» **THE TASK**
Your answer should consist of the lines in the data below that contain "wire".

************

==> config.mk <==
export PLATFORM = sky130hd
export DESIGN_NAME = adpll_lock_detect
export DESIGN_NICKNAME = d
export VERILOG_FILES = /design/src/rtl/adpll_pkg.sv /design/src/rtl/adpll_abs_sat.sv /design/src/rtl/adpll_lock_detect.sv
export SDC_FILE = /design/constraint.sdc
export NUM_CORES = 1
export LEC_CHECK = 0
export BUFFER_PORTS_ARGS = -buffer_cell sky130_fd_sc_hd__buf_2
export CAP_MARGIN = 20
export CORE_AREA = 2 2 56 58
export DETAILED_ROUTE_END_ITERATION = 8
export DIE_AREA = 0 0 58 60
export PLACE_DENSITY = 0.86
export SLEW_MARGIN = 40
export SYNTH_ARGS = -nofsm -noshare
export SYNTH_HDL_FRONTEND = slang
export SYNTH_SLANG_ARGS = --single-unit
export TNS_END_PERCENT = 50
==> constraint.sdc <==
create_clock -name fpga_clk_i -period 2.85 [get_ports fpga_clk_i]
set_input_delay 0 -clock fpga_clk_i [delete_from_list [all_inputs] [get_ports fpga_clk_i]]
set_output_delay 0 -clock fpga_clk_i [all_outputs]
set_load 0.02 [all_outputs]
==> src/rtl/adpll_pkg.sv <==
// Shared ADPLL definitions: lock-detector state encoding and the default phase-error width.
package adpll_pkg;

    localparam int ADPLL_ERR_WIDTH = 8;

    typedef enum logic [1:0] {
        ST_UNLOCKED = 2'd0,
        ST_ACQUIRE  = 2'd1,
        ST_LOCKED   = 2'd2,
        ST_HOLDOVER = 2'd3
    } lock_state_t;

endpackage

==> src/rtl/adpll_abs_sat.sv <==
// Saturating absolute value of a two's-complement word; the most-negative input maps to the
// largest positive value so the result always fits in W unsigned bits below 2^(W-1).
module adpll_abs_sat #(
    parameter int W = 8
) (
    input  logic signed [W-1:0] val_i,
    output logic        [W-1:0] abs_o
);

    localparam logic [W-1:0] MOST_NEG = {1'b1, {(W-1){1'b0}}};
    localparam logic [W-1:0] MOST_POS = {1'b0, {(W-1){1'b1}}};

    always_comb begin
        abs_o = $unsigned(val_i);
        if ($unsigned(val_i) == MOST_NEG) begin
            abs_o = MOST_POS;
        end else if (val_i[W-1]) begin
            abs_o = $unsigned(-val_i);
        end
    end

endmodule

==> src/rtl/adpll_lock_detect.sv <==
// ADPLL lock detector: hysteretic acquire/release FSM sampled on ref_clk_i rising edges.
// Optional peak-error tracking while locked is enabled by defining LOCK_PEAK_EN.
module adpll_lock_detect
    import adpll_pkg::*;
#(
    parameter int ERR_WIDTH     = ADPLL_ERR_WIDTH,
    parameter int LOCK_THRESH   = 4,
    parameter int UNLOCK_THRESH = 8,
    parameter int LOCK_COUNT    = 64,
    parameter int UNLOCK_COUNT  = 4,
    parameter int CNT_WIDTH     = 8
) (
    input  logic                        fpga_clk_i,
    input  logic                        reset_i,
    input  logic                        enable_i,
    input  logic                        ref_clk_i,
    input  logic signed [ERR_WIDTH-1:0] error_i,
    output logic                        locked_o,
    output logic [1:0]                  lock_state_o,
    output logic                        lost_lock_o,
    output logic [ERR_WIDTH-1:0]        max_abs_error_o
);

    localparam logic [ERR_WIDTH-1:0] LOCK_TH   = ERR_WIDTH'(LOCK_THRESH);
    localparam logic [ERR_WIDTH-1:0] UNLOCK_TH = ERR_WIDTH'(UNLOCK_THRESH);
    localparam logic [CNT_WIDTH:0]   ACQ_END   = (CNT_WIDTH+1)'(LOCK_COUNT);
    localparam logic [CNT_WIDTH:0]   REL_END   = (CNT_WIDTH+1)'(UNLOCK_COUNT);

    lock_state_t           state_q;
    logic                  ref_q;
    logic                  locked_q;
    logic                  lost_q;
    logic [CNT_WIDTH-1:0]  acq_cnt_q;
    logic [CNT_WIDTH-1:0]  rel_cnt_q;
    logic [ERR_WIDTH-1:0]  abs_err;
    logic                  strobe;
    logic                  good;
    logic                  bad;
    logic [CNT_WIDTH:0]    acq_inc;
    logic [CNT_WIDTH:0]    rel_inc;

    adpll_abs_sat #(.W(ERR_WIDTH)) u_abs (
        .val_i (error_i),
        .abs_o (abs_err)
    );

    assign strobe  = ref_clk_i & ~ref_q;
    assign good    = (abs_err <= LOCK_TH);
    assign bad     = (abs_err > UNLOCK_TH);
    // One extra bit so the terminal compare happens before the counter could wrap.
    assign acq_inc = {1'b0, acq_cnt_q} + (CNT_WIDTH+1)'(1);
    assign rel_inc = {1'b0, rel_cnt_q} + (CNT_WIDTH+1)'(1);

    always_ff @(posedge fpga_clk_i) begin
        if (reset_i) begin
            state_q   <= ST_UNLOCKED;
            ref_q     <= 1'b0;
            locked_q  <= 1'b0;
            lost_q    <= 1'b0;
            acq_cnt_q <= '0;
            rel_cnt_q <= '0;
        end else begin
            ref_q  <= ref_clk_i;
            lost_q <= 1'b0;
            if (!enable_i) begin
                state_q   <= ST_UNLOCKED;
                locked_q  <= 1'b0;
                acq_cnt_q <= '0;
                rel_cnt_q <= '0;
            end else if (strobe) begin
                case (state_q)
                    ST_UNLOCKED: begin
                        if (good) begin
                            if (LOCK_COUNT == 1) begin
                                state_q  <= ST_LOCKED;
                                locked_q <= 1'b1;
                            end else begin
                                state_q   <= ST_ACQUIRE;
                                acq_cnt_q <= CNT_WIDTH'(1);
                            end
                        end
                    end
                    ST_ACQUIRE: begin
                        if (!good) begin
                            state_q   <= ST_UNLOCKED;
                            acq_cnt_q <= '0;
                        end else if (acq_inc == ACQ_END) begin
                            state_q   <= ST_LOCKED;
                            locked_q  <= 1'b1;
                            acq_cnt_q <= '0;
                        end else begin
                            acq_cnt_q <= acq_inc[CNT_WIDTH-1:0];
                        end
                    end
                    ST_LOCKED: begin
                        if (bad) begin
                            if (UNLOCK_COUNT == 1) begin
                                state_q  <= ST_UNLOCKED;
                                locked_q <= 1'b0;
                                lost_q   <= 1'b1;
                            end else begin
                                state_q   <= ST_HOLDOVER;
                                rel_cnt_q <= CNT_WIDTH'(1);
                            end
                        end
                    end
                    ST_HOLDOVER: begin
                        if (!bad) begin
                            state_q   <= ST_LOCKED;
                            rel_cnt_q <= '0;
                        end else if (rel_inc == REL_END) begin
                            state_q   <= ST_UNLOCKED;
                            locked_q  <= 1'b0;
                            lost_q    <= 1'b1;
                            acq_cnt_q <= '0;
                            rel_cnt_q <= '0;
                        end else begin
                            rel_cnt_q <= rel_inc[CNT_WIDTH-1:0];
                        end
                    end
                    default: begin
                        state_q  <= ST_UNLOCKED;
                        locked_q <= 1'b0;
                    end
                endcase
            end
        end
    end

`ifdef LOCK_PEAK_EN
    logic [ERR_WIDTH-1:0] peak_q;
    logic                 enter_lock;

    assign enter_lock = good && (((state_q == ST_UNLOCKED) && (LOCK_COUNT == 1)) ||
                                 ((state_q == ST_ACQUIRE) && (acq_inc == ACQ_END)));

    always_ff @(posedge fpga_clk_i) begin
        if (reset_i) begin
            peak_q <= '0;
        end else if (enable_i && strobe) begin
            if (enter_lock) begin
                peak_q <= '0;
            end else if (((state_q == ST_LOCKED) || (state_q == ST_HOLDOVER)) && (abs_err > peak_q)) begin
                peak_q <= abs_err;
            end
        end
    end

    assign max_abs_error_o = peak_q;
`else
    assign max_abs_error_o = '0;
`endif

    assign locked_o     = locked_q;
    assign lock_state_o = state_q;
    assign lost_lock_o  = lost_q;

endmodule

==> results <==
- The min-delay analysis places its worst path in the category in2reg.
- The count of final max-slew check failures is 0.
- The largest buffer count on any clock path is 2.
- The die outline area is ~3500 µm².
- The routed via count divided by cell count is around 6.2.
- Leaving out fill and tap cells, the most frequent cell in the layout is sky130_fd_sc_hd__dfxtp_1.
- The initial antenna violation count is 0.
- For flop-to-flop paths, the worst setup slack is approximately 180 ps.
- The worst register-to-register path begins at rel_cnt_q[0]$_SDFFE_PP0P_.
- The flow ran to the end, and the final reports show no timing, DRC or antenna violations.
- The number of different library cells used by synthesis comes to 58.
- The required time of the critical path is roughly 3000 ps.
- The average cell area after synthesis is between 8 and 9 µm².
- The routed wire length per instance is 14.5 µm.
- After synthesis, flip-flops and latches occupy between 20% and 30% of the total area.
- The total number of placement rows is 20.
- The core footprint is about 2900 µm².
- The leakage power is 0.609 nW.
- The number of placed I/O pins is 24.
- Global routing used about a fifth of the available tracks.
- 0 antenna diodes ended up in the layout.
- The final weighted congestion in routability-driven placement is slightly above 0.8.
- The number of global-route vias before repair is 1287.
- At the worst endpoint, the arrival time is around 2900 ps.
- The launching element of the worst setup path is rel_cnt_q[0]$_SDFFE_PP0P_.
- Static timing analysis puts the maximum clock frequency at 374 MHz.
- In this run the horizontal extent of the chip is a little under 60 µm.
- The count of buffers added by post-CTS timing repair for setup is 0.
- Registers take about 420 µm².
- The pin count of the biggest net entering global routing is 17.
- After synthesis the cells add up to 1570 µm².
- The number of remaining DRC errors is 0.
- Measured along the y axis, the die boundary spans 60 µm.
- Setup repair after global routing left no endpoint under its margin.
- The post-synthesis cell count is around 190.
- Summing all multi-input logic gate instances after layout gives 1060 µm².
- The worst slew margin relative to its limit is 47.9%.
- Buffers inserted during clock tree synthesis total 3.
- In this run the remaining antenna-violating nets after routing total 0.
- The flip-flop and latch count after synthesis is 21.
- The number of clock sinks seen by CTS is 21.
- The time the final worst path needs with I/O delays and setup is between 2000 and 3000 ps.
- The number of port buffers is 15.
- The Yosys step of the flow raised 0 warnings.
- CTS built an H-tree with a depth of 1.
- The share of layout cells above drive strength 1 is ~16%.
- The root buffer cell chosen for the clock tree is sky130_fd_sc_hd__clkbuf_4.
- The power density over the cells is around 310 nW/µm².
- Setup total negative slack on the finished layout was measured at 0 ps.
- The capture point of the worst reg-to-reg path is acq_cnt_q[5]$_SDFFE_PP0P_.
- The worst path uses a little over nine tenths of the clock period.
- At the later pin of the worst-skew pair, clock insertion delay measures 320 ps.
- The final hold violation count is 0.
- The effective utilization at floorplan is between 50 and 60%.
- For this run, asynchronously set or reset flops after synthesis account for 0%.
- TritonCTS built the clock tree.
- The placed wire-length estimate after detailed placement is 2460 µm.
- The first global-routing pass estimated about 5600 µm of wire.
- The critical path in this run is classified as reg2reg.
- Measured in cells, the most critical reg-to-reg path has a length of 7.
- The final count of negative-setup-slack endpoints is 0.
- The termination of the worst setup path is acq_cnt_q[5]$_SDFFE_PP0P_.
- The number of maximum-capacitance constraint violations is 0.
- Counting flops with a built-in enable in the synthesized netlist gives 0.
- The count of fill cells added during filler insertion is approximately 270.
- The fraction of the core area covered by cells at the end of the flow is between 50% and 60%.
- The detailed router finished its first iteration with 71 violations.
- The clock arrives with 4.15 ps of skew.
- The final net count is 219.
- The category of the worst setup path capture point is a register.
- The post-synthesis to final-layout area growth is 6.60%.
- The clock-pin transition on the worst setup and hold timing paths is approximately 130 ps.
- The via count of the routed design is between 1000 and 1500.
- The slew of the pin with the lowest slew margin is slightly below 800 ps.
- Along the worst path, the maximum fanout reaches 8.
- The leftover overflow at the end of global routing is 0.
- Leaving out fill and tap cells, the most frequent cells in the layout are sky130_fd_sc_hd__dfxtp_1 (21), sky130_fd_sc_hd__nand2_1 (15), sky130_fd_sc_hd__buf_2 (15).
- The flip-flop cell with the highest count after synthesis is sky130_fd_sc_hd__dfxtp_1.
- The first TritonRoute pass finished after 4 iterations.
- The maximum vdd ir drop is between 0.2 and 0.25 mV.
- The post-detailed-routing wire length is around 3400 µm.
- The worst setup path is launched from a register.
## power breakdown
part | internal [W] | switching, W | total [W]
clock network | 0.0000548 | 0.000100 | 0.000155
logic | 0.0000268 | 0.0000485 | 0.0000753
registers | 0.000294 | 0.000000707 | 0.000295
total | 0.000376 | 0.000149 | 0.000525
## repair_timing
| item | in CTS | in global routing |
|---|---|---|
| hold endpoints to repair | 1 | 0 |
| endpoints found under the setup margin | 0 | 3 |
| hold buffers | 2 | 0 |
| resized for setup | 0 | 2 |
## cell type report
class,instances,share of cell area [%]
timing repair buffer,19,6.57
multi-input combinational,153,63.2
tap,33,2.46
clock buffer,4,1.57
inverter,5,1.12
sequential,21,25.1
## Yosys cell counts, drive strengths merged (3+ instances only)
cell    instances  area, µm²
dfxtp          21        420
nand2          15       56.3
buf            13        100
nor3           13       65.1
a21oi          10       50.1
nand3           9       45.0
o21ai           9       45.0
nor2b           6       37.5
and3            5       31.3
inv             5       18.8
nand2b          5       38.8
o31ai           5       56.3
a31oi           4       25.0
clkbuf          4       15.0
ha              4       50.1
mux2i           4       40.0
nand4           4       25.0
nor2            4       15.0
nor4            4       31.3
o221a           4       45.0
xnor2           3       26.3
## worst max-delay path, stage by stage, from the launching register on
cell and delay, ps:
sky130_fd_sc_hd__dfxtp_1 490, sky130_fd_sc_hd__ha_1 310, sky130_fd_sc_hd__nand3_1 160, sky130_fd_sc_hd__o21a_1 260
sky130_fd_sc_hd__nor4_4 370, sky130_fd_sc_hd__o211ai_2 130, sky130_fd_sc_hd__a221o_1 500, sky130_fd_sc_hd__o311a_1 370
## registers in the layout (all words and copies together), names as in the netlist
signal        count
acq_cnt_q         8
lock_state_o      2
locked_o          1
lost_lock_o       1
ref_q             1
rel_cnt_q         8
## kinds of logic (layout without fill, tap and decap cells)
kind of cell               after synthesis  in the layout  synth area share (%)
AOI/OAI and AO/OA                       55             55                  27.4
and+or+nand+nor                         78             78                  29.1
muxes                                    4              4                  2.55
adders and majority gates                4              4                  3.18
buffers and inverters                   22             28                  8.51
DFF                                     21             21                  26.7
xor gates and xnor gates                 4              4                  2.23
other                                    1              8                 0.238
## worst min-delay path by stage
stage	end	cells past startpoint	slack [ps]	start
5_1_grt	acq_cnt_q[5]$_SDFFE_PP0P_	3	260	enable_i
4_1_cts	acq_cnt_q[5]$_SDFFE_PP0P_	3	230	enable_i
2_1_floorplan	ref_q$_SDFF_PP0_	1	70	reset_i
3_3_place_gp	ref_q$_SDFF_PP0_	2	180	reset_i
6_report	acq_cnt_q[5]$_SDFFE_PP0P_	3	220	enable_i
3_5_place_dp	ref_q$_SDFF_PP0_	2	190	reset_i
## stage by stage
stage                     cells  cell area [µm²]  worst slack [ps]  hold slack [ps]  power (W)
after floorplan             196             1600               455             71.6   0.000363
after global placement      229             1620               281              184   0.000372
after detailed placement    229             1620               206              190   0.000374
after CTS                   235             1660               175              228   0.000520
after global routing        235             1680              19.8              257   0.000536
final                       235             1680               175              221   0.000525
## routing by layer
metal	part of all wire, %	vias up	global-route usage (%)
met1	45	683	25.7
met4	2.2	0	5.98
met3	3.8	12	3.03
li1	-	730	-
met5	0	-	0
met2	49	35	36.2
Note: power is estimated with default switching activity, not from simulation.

************

» **RESULT OF THE TASK**
- The routed wire length per instance is 14.5 µm.
- The placed wire-length estimate after detailed placement is 2460 µm.
- The first global-routing pass estimated about 5600 µm of wire.
- The post-detailed-routing wire length is around 3400 µm.
metal	part of all wire, %	vias up	global-route usage (%)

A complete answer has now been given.